# Bands, DOS, and the Fermi surface¶

In this tutorial we consider a metallic system for which the spin-orbit effect is important.

The system under study is cubic TlBi. As both Tl and Bi are heavy elements we use the Spin-Orbit level for relativity. As this is a metal we also take a look at the fermi surface.

## Step 1: Load the geometry¶

Here we will use the standard geometry as it is available from AMSinput.

Start AMSinput
Search for TlBi
Click on the only hit under “Crystals”

The editor should now show the atoms of the first unit cell as well as the lattice vectors:

## Step 2: Calculation¶

With the system loaded it is time to setup the calculation

In the Main panel:
Relativity → Spin-Orbit
Under Calculate tick, DOS and Bandstructure
In the Properties → Band Structure panel:
Tick Calculate Fermi surface
(Optionally) In the Details → Expert BAND panel:
Search for FermiSurface
Scroll down to where you see the highlighted (blue) keywords
Set KInteg for symmetric grid to 9, providing a more smooth Fermi surface compared to the default of 5 for this system.
File → Save As…
Save e.g. under BandsDosFermiSurface.ams

Now run the calculation which will take a while (say 5 minutes).

Note

The results shown here have been calculated with k-space quality good. This is normally recommended for metallic systems. In this case, however, the band structure is almost unaffected.

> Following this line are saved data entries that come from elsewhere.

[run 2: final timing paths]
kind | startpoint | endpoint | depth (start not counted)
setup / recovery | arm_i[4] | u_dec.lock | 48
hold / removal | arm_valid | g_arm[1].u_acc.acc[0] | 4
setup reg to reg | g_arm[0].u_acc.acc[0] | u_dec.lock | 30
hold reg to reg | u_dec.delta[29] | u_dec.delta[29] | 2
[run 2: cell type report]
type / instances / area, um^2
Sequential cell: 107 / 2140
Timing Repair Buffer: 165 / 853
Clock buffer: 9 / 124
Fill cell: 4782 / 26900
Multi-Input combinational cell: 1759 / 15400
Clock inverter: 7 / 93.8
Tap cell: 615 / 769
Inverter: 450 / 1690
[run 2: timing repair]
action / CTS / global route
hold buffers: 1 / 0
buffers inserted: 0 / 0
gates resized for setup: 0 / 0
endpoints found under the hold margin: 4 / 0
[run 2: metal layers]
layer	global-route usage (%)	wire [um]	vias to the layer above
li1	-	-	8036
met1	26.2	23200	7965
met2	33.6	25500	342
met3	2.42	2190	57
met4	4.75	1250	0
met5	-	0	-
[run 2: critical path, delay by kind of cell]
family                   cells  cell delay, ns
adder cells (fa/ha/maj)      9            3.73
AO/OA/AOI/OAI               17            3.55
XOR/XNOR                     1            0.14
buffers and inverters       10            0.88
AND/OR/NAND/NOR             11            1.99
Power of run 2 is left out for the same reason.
<file path="src/rtl/dag_pkg.sv">
package dag_pkg;

    localparam int DEF_SETS = 8;

    typedef enum logic [1:0] {
        KIND_INDEX  = 2'd0,
        KIND_MODIFY = 2'd1,
        KIND_BASE   = 2'd2,
        KIND_LENGTH = 2'd3
    } reg_kind_e;

endpackage

</file>
<file path="src/rtl/dag_step.sv">
// Next-index calculation: linear or single-correction circular.
module dag_step #(
    parameter int AW = 32
) (
    input  logic [AW-1:0] cur_idx,
    input  logic [AW-1:0] step,
    input  logic [AW-1:0] win_base,
    input  logic [AW-1:0] win_len,
    output logic [AW-1:0] nxt_idx
);
    localparam int EW = AW + 2;

    logic signed [EW-1:0] idx_e, step_e, base_e, len_e, sum_e, top_e, res_e;

    always_comb begin
        idx_e  = $signed({2'b00, cur_idx});
        step_e = $signed({{2{step[AW-1]}}, step});
        base_e = $signed({2'b00, win_base});
        len_e  = $signed({2'b00, win_len});
        sum_e  = idx_e + step_e;
        top_e  = base_e + len_e;
        if (win_len == '0) begin
            res_e = sum_e;
        end else if (sum_e >= top_e) begin
            res_e = sum_e - len_e;
        end else if (sum_e < base_e) begin
            res_e = sum_e + len_e;
        end else begin
            res_e = sum_e;
        end
        nxt_idx = res_e[AW-1:0];
    end
endmodule

</file>
<file path="src/rtl/dag_bank.sv">
// Register sets: index, modify, base, length.
module dag_bank
    import dag_pkg::*;
#(
    parameter int AW       = 32,
    parameter int NUM_SETS = DEF_SETS,
    parameter int SEL_W    = $clog2(NUM_SETS)
) (
    input  logic            clk,
    input  logic            rst,
    input  logic            wr_en,
    input  reg_kind_e       wr_kind,
    input  logic [SEL_W-1:0] wr_sel,
    input  logic [AW-1:0]   wr_data,
    input  logic            upd_en,
    input  logic [SEL_W-1:0] upd_sel,
    input  logic [AW-1:0]   upd_val,
    output logic [AW-1:0]   idx_o  [NUM_SETS],
    output logic [AW-1:0]   mod_o  [NUM_SETS],
    output logic [AW-1:0]   base_o [NUM_SETS],
    output logic [AW-1:0]   len_o  [NUM_SETS]
);
    for (genvar g = 0; g < NUM_SETS; g++) begin : g_set
        logic hit_wr;
        logic hit_upd;
        assign hit_wr  = wr_en && (wr_sel == SEL_W'(g));
        assign hit_upd = upd_en && (upd_sel == SEL_W'(g));

        always_ff @(posedge clk) begin
            if (rst) begin
                idx_o[g]  <= '0;
                mod_o[g]  <= '0;
                base_o[g] <= '0;
                len_o[g]  <= '0;
            end else begin
                // a write to the index takes priority over the post-modify
                if (hit_wr && wr_kind == KIND_INDEX) begin
                    idx_o[g] <= wr_data;
                end else if (hit_upd) begin
                    idx_o[g] <= upd_val;
                end
                if (hit_wr && (wr_kind == KIND_INDEX || wr_kind == KIND_BASE)) begin
                    base_o[g] <= wr_data;
                end
                if (hit_wr && wr_kind == KIND_MODIFY) begin
                    mod_o[g] <= wr_data;
                end
                if (hit_wr && wr_kind == KIND_LENGTH) begin
                    len_o[g] <= wr_data;
                end
            end
        end
    end
endmodule

</file>
<file path="src/rtl/dag_addr_gen.sv">
module dag_addr_gen
    import dag_pkg::*;
#(
    parameter int AW       = 32,
    parameter int NUM_SETS = DEF_SETS,
    parameter int SEL_W    = $clog2(NUM_SETS)
) (
    input  logic             clk,
    input  logic             rst,
    input  logic             wr_en,
    input  logic [1:0]       wr_kind,
    input  logic [SEL_W-1:0] wr_sel,
    input  logic [AW-1:0]    wr_data,
    input  logic             req_en,
    input  logic [SEL_W-1:0] req_isel,
    input  logic [SEL_W-1:0] req_msel,
    output logic [AW-1:0]    addr_out
);
    logic [AW-1:0] idx_q  [NUM_SETS];
    logic [AW-1:0] mod_q  [NUM_SETS];
    logic [AW-1:0] base_q [NUM_SETS];
    logic [AW-1:0] len_q  [NUM_SETS];
    logic [AW-1:0] next_idx;

    dag_step #(.AW(AW)) u_step (
        .cur_idx (idx_q[req_isel]),
        .step    (mod_q[req_msel]),
        .win_base(base_q[req_isel]),
        .win_len (len_q[req_isel]),
        .nxt_idx (next_idx)
    );

    dag_bank #(.AW(AW), .NUM_SETS(NUM_SETS), .SEL_W(SEL_W)) u_bank (
        .clk    (clk),
        .rst    (rst),
        .wr_en  (wr_en),
        .wr_kind(reg_kind_e'(wr_kind)),
        .wr_sel (wr_sel),
        .wr_data(wr_data),
        .upd_en (req_en),
        .upd_sel(req_isel),
        .upd_val(next_idx),
        .idx_o  (idx_q),
        .mod_o  (mod_q),
        .base_o (base_q),
        .len_o  (len_q)
    );

    assign addr_out = req_en ? idx_q[req_isel] : '0;
endmodule

</file>
<file path="config.mk">
export PLATFORM = sky130hd
export DESIGN_NAME = dag_addr_gen
export DESIGN_NICKNAME = d
export VERILOG_FILES = /design/src/rtl/dag_pkg.sv /design/src/rtl/dag_step.sv /design/src/rtl/dag_bank.sv /design/src/rtl/dag_addr_gen.sv
export SDC_FILE = /design/constraint.sdc
export NUM_CORES = 2
export LEC_CHECK = 0
export BUFFER_PORTS_ARGS = -buffer_cell sky130_fd_sc_hd__buf_2
export CORE_AREA = 3 3 432 434
export CTS_CLUSTER_SIZE = 14
export DETAILED_ROUTE_END_ITERATION = 7
export DIE_AREA = 0 0 435 437
export PLACE_DENSITY = 0.51
export SETUP_SLACK_MARGIN = 0.02
export SYNTH_ARGS = -nofsm -noshare
export SYNTH_HDL_FRONTEND = slang
export SYNTH_SLANG_ARGS = --single-unit
</file>
<file path="constraint.sdc">
create_clock -name clk -period 9.4 [get_ports clk]
set_input_delay 0.47 -clock clk [delete_from_list [all_inputs] [get_ports clk]]
set_output_delay 0.47 -clock clk [all_outputs]
set_load 0.05 [all_outputs]
</file>
# ---- Word level (Yosys, flattened, before mapping)
# Cells that the tools add are included.
dict set report word_totals {
  register_bits 1024
  inputBits 47
  output_inout_bits 32
  elab_cells 152
}
dict set report op_classes {
  add_sub_neg 4
  magnitude_cmp 4
  eq_ne 17
  muxes 32
  bitwise_logic 2
  n_reduce_logical 61
}
# cell count
set op_table {}
lappend op_table {{$mux W32} 28}
lappend op_table {{$bmux W32 S3} 4}
lappend op_table {{$logic_and A1 B1 Y1} 48}
lappend op_table {{$add A33 B32 Y34} 1}
lappend op_table {{$ge A34 B34 Y1} 1}
lappend op_table {{$lt A34 B33 Y1} 1}
lappend op_table {{$add A32 B32 Y33} 1}
lappend op_table {{$add A32 B32 Y32} 1}
lappend op_table {{$logic_not A32 Y1} 1}
lappend op_table {{$sub A32 B32 Y32} 1}
lappend op_table {{$eq A3 B3 Y1 const B} 8}
lappend op_table {{$reduce_bool A2 Y1} 8}
lappend op_table {{$eq A3 B2 Y1 const B} 4}
lappend op_table {{$ge A4 B4 Y1 const B} 2}
lappend op_table {{$not A3 Y4} 2}
lappend op_table {{$eq A3 B1 Y1 const B} 2}
lappend op_table {{$logic_not A3 Y1} 2}
lappend op_table {{$eq A2 B2 Y1 const B} 2}
lappend op_table {{$eq A2 B1 Y1 const B} 1}
lappend op_table {{$logic_not A2 Y1} 1}
lappend op_table {{$logic_or A1 B1 Y1} 1}

# ---- Logic depth before layout (Yosys ltp)
dict set report depth {
  ltp_word 11
  ltp_mapped 40
  depth_no_buf 30
}

# ---- Hierarchy
# A second synthesis with hierarchy kept.
dict set report hier_totals {
  hier_cells 6926
  hier_area_um2 57428.8
}
# module n_inst cells_per_inst area_each_um2 seq_area_each_um2
set by_module_without_submodules {}
lappend by_module_without_submodules {dag_bank 1 5128 41138.2 20499.7}
lappend by_module_without_submodules {dag_step 1 1159 8262.9 0.0}
lappend by_module_without_submodules {dag_addr_gen 1 639 8027.7 0.0}

# ---- Worst setup path after synthesis
# OpenSTA, ideal clock, no wires.
dict set report synth_timing {
  path_type {input to register}
  start {input port req_isel[1]}
  end {register u_bank.idx_o[137] in the netlist's numbering}
  setup_time_ns 0.128
  t_arrival_ns 8.485
  required_time_ns 9.272
  setup_slack_ns 0.788
  stages 38
  n_path_buf 8
  path_cell_list {buf_2 > buf_2 > clkbuf_1 > buf_1 > clkbuf_1 > clkbuf_1 > buf_1 > mux4_2 > mux2i_1 > inv_1 > ha_1 > a21oi_1 > a21boi_0 > o31a_1 > a211o_1 > a41oi_1 > o21bai_1 > a21oi_1 > [... 2 more ...] > o21ai_0 > nand2b_1 > a21oi_1 > xor2_1 > ha_1 > a21o_1 > a21o_1 > a21oi_1 > and3b_1 > a221o_1 > a31oi_1 > o21ai_1 > a21oi_4 > buf_4 > a31oi_1 > a211oi_1 > a221oi_1 > nor2_1}
}
dict set report synth_between {
  elab_chain_len 11
  elab_cells_between_ends 25
  classes_between {add/sub (4); order compare (2); eq/ne (1); mux (14); bitwise (1); reduce/logical (3)}
}
# element line
set synth_rtl {}
lappend synth_rtl {{start: declaration} dag_addr_gen.sv:15} ;# input logic [SEL_W-1:0] req_isel,
lappend synth_rtl {{$not A3 Y4 (not written as such)} {dag_addr_gen.sv:26, dag_addr_gen.sv:28, dag_addr_gen.sv:29}}
lappend synth_rtl {{$bmux W32 S3} dag_addr_gen.sv:26} ;# .cur_idx (idx_q[req_isel]),
lappend synth_rtl {{$mux W32 (not written as such) (2 in a row)} dag_addr_gen.sv:26}
lappend synth_rtl {{$add A33 B32 Y34} dag_step.sv:20} ;# sum_e = idx_e + step_e;
lappend synth_rtl {{$add A32 B32 Y32 or $lt A34 B33 Y1 (tied branches)} {dag_step.sv:27, dag_step.sv:26}}
lappend synth_rtl {{$mux W32} dag_step.sv:26} ;# end else if (sum_e < base_e) begin
lappend synth_rtl {{$mux W32} dag_step.sv:24} ;# end else if (sum_e >= top_e) begin
lappend synth_rtl {{$mux W32} dag_step.sv:22} ;# if (win_len == '0) begin
lappend synth_rtl {{$mux W32} dag_bank.sv:39} ;# end else if (hit_upd) begin
lappend synth_rtl {{$mux W32} dag_bank.sv:37} ;# if (hit_wr && wr_kind == KIND_INDEX) begin
lappend synth_rtl {{end signal: indexed assignment} dag_bank.sv:38} ;# idx_o[g] <= wr_data;
lappend synth_rtl {{end signal: indexed assignment} dag_bank.sv:40} ;# idx_o[g] <= upd_val;
lappend synth_rtl {{end: declaration} dag_bank.sv:18} ;# output logic [AW-1:0] idx_o [NUM_SETS],
# Several ways; a longest one is shown, not always the timed one. The select of a mux whose other input is x is not followed.
# A chain may end at the register's enable or synchronous reset.

# ---- Final worst setup path
dict set report layout_timing {
  start {input port req_isel[0]}
  end {register u_bank.idx_o[181] in the netlist's numbering}
}
# Same word-level chain as after synthesis.

==> Implementation_results.wiki <==
{| class="wikitable"
! Metric !! Value
|-
| Clock group share of total power || 41.5%
|-
| Reg-to-reg slack, setup || 1300 ps
|-
| TritonCTS clock tree || yes
|-
| Most common cell after layout, fill and taps aside || sky130_fd_sc_hd__nand2_1
|-
| Post-route fraction of the period consumed by the critical path || 89.39%
|-
| Wire length of the first global-routing pass || 333400 um
|-
| Critical setup path kind || input pin to flip-flop
|-
| Most frequent cells in the layout || sky130_fd_sc_hd__nand2_1 (1779), sky130_fd_sc_hd__a21oi_1 (1044), sky130_fd_sc_hd__dfxtp_1 (1024)
|-
| Total grt overflow || 0
|-
| Number of core rows || 157
|-
| Final Skew || 40.32 ps
|-
| Mean number of vias per cell || 5.540
|-
| Shortest clock period the worst path allows after layout || 8402 ps
|-
| Grt met2 use || 37.58%
|-
| Net count of the mapped netlist || 6968
|-
| #FFs+latches synth || 1024
|-
| Layout net count || 6775
|-
| Count of clock tree sinks || 1024
|-
| DR iter-0 viols || 5243
|-
| Worst min path class || input pin to flip-flop
|-
| Floorplan die area || 0.1901 mm2
|-
| Cell depth of the worst flop-to-flop path || 30
|-
| Number of max-cap violations || 0
|-
| Antenna violations before repair || 14
|-
| Chip Width || 435 um
|-
| Data arrival time of the critical path || 9040 ps
|-
| Core Region || 0.1831 mm2
|-
| Maximum number of pins on one net before global-route repair || 231
|-
| Dpl hpwl || 144000 um
|-
| Net Switching || 3347 uW
|-
| Outcome || finished, final reports clean
|-
| Fraction of power consumed by sequential logic || 40.4%
|-
| Number of hold-repair buffers added at the cts stage || 0
|-
| Netlist area before placement || 0.05470 mm2
|-
| Compound-Gate Fraction of Synth Area || 19.73%
|-
| GRT Max-Usage Layer || met2
|-
| Detailed-route via count || 50405
|-
| Max Root-Sink Buffers || 3
|-
| Via count of the first global-routing pass || 47996
|-
| Final count of pins violating max slew || 0
|-
| Sequential-to-total area share from yosys stat || 37.48%
|-
| Average size of a mapped cell || 8.129 um2
|-
| Met3 layer usage reported by global route || 3.891%
|-
| Leak pwr || 0.02232 uW
|-
| Worst ir drop on vdd || 0.0001435 V
|-
| Count of flip-flops with a built-in enable after synthesis || 0
|-
| Share of synthesized area spent on multiplexers || 13.40%
|-
| Post-cts sizing count || 0
|-
| Critical Path End Type || flip-flop
|-
| Area growth from synthesis to final layout || 12.70%
|-
| Synth area leaders || sky130_fd_sc_hd__dfxtp_1 (37%), sky130_fd_sc_hd__nand2_1 (12%), sky130_fd_sc_hd__mux4_2 (11%), sky130_fd_sc_hd__a21oi_1 (9.6%), sky130_fd_sc_hd__ha_1 (4.3%)
|-
| Number of antenna-violating nets in the routed design || 0
|-
| Maximum clock frequency || 0.1190 GHz
|-
| Initial core utilization || 29.88%
|-
| Setup violation total in the final timing report || 0
|-
| Worst Tran Pin Value || 1390 ps
|-
| IO Pins || 79
|-
| Total Wirelength || 229200 um
|-
| Die Y || 437 um
|-
| Number of cells on the worst hold path || 2
|-
| Maximum single-stage delay on the critical path || 830 ps
|-
| Clock Latency Late Sink || 750 ps
|-
| Leading area contributor after synthesis || sky130_fd_sc_hd__dfxtp_1
|-
| Cell Pwr Density || 178.6 mW/mm2
|-
| Share of the core filled with cells || 33.67%
|-
| Proportion of layout cells with a drive suffix above 1 || 13.22%
|-
| Detailed-routing iteration count for the pre-antenna-repair pass || 5
|-
| Unrepaired setup endpoints after global routing || false
|-
| Post-Synth Simple-Gate Area || 18.36%
|-
| Largest family of logic cells by synthesized area || compound AO/OA/AOI/OAI gates
|-
| Average wire per standard cell || 25.19 um
|-
| Input/output buffers || 78
|-
| GR met1 Demand/Resource || 30.07%
|-
| Slowest cell on crit path || sky130_fd_sc_hd__a2111oi_0
|-
| Sum of negative setup slack || 0 ps
|-
| Rel. slew slack || 7.052%
|-
| Critical Path RT || 10040 ps
|-
| Clock transition at the registers of the reported paths || 60 ps
|-
| Total CTS buffers || 114
|-
| Post-synth ARST share || 0%
|-
| Dominant synthesized flop cell || sky130_fd_sc_hd__dfxtp_1
|-
| Post-detailed-route DRC marker count || 0
|-
| Xor/xnor cell area share of the yosys netlist || 1.656%
|-
| Sort of element at the start of the critical path || input pin
|-
| Number of buffers added for setup after CTS || 0
|-
| Fraction of power spent switching nets || 30.40%
|-
| Count of yosys warnings during synthesis || 0
|-
| All-Layer GR Usage || 23.19%
|-
| P_int || 7662 uW
|-
| Synth Instances || 6729
|-
| Placer's final routability congestion estimate || 0.9583
|-
| Share of the synthesized area in the top cell type || 37.48%
|-
| Proportion of power drawn by combinational gates || 18.2%
|-
| Hold violation count in the final report || 0
|-
| Adder and majority cell fraction of the synthesized area || 4.467%
|-
| Root Buffer Master || sky130_fd_sc_hd__clkbuf_16
|-
| Cell variety after synth || 93
|-
| CTS H-tree lvls || 3
|-
| Critical-path maximum fanout || 48
|-
| Filler cells || 19045
|}
metrics by stage:
stage	instances	hold slack (ps)	power [uW]	area, um2	setup WS [ps]
2_1_floorplan	6729	433.1	5744	54700	787.6
3_3_place_gp	8884	437.9	6487	57840	481.8
3_5_place_dp	8884	443.1	6498	57840	385.5
4_1_cts	9089	40.28	11050	61620	1144
5_1_grt	9089	75.10	11380	61620	541.6
6_report	9099	92.42	11010	61650	997.6
final timing paths:
path                              startpoint                               to
max                              req_isel[0]   u_bank.idx_o[181]$_SDFFE_PP0P_
min reg2reg  u_bank.base_o[166]$_SDFFE_PP0P_  u_bank.base_o[166]$_SDFFE_PP0P_
max reg2reg     u_bank.len_o[0]$_SDFFE_PP0P_   u_bank.idx_o[181]$_SDFFE_PP0P_
min                                      rst   u_bank.idx_o[231]$_SDFFE_PP0P_
critical path, delay by kind of cell:
kind / cells / cell delay, ps
buffers and inverters: 4 / 1250
AOI/OAI and AO/OA: 17 / 4520
and+or+nand+nor: 4 / 520
muxes: 3 / 1020
xor gates and xnor gates: 1 / 100
adders and majority gates: 3 / 1020
logic make-up after synthesis:
logic type / count (synthesis)
AOI/OAI and AO/OA: 1815
buffers and inverters: 696
adders and majority gates: 193
muxes: 404
DFF: 1024
xor gates and xnor gates: 101
and+or+nand+nor: 2496
power by group through the flow:
stage | sequential (uW) | combinational, uW | clock, uW
after floorplan | 4530 | 1220 | 0
after global placement | 4540 | 1950 | 0
after detailed placement | 4540 | 1960 | 0
after CTS | 4440 | 1960 | 4640
after global routing | 4450 | 2100 | 4820
final | 4450 | 2000 | 4560
cells in the mapped netlist (all sizes together), types with 57 or more instances:
| library cell | count |
|---|---|
| a211oi | 102 |
| a21o | 57 |
| a21oi | 1048 |
| a221oi | 90 |
| clkbuf | 525 |
| dfxtp | 1024 |
| ha | 188 |
| inv | 115 |
| mux2 | 65 |
| mux2i | 83 |
| mux4 | 256 |
| nand2 | 1786 |
| nor2 | 419 |
| nor3 | 65 |
| o21ai | 261 |
| xnor2 | 66 |
layout make-up:
cell class / instances / area, um2 / share of cell area [%]
antenna: 10 / 25.02 / 0.04059
clock buffer: 174 / 3411 / 5.533
clock inverter: 31 / 370.4 / 0.6008
inverter: 117 / 439.2 / 0.7124
multi-input combinational: 5009 / 31870 / 51.70
sequential: 1024 / 20500 / 33.25
tap: 2464 / 3083 / 5.001
timing repair buffer: 270 / 1948 / 3.160
metal layers:
layer  vias up  wire (um)
li1      23028          -
met1     24910      95340
met2      2026     105500
met3       439      17310
met4         2      11040
met5         -          8
state kept, by name, indices dropped and copies added, names as in the netlist:
| register | count |
|---|---|
| u_bank.base_o | 256 |
| u_bank.idx_o | 256 |
| u_bank.len_o | 256 |
| u_bank.mod_o | 256 |
Power figures use the tool's default switching activity.
[src/rtl/tmr_pkg.sv]
package tmr_pkg;
    localparam int DATA_W   = 32;
    localparam int ADDR_W   = 8;
    localparam int NUM_TMR  = 2;
    localparam int NUM_RATE = 4;
    localparam int CTRL_W   = 5;

    localparam logic [ADDR_W-1:0] TMR_STRIDE = 8'h10;
    localparam logic [ADDR_W-1:0] OFF_DIV    = 8'h00;
    localparam logic [ADDR_W-1:0] OFF_CNT    = 8'h04;
    localparam logic [ADDR_W-1:0] OFF_CTRL   = 8'h08;
    localparam logic [ADDR_W-1:0] OFF_MASK   = 8'h48;
    localparam logic [ADDR_W-1:0] OFF_ACK    = 8'h4C;
    localparam logic [ADDR_W-1:0] OFF_RAW    = 8'h50;
    localparam logic [ADDR_W-1:0] OFF_MSKD   = 8'h54;

    typedef enum logic [1:0] {
        OP_LOAD = 2'd0,
        OP_HOLD = 2'd1,
        OP_RUN  = 2'd2,
        OP_RSVD = 2'd3
    } tmr_op_e;

    typedef struct packed {
        logic [2:0] src;
        tmr_op_e    op;
    } tmr_ctrl_t;

    function automatic logic pick_tick(input logic [2:0] src,
                                       input logic [NUM_RATE-1:0] rates);
        return src[2] ? rates[src[1:0]] : 1'b0;
    endfunction

    function automatic logic [ADDR_W-1:0] tmr_off(input int idx,
                                                  input logic [ADDR_W-1:0] base);
        return base + ADDR_W'(idx) * TMR_STRIDE;
    endfunction
endpackage

[src/rtl/tmr_channel.sv]
module tmr_channel
    import tmr_pkg::*;
#(
    parameter int W = DATA_W
) (
    input  logic                clk,
    input  logic                rst,
    input  logic                div_we,
    input  logic                ctrl_we,
    input  logic [W-1:0]        wdata,
    input  logic [NUM_RATE-1:0] rate_tick,
    output logic [W-1:0]        count,
    output logic                expire
);
    logic [W-1:0] div_q;
    logic [W-1:0] cnt_q;
    tmr_ctrl_t    ctrl_q;
    tmr_ctrl_t    ctrl_new;
    logic         tick;
    logic         running;

    assign ctrl_new = tmr_ctrl_t'(wdata[CTRL_W-1:0]);
    assign tick     = pick_tick(ctrl_q.src, rate_tick);
    assign running  = (ctrl_q.op == OP_RUN) && tick && !ctrl_we;
    assign expire   = running && (cnt_q == '0);
    assign count    = cnt_q;

    always_ff @(posedge clk) begin
        if (rst) begin
            div_q  <= '0;
            cnt_q  <= '0;
            ctrl_q <= '{src: 3'd0, op: OP_HOLD};
        end else begin
            if (div_we) begin
                div_q <= wdata;
            end
            if (ctrl_we) begin
                ctrl_q <= ctrl_new;
                if (ctrl_new.op == OP_LOAD) begin
                    cnt_q <= div_q;
                end
            end else if (running) begin
                cnt_q <= (cnt_q == '0) ? div_q : cnt_q - 1'b1;
            end
        end
    end

    // hold and reserved code freeze the count
    p_hold_frozen_r3: assert property (@(posedge clk) disable iff (rst)
        ((ctrl_q.op == OP_HOLD || ctrl_q.op == OP_RSVD) && !ctrl_we) |=> $stable(count))
        else $error("hold changed count");

    // an expiry reloads the divisor
    p_expire_reload_r4: assert property (@(posedge clk) disable iff (rst)
        expire |=> (count == $past(div_q)))
        else $error("no reload on expiry");

    // load write copies divisor
    p_load_copy_r2: assert property (@(posedge clk) disable iff (rst)
        (ctrl_we && wdata[1:0] == 2'd0) |=> (count == $past(div_q)))
        else $error("load did not copy divisor");
endmodule

[src/rtl/tmr_irq_unit.sv]
module tmr_irq_unit #(
    parameter int N = 2
) (
    input  logic         clk,
    input  logic         rst,
    input  logic         mask_we,
    input  logic         ack_we,
    input  logic [N-1:0] wbits,
    input  logic [N-1:0] expire,
    output logic [N-1:0] raw,
    output logic [N-1:0] mask,
    output logic         irq
);
    logic [N-1:0] raw_q;
    logic [N-1:0] mask_q;
    logic [N-1:0] clr;

    assign clr = ack_we ? wbits : '0;

    always_ff @(posedge clk) begin
        if (rst) begin
            raw_q  <= '0;
            mask_q <= '0;
        end else begin
            raw_q <= (raw_q & ~clr) | expire;
            if (mask_we) begin
                mask_q <= wbits;
            end
        end
    end

    assign raw  = raw_q;
    assign mask = mask_q;
    assign irq  = |(raw_q & mask_q);

    // expiry always leaves its bit set (also covers R6 race)
    p_expire_sets_r5: assert property (@(posedge clk) disable iff (rst)
        (expire != '0) |=> ((raw & $past(expire)) == $past(expire)))
        else $error("expiry lost");

    // acknowledged bits without expiry are cleared
    p_ack_clears_r6: assert property (@(posedge clk) disable iff (rst)
        (ack_we && (wbits & ~expire) != '0) |=> ((raw & $past(wbits & ~expire)) == '0))
        else $error("ack did not clear");

    // no interrupt while mask is empty
    p_mask_gate_r7: assert property (@(posedge clk) disable iff (rst)
        (mask == '0) |-> !irq)
        else $error("irq with empty mask");
endmodule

## Step 3: Inspecting the results¶

After completion of the calculation open the result with SCM → Band Structure

In the picture the default ranges for the DOS axis have been changed to better see the partial DOS contributions.

Try to get a similar picture
Try the scroll wheel when hovering over the x-axis (scale x-axis)
Try the scroll wheel when hovering over the y-axis (scale y-axis)
Try dragging the picture (shift the origin)

Once you have achieved this there are a few interesting things to observe. First of all you see a list of angular momentum labels. While normally these are “s,p,d,f”, now there are more choices due to the spin-orbit coupling. All levels (except for s) have been split in two. For instance the p shell is split into a p1/2 and a p3/2 level. This is true both for the “fat band” coloring of the band structure curves, and the (partial) dos contributions.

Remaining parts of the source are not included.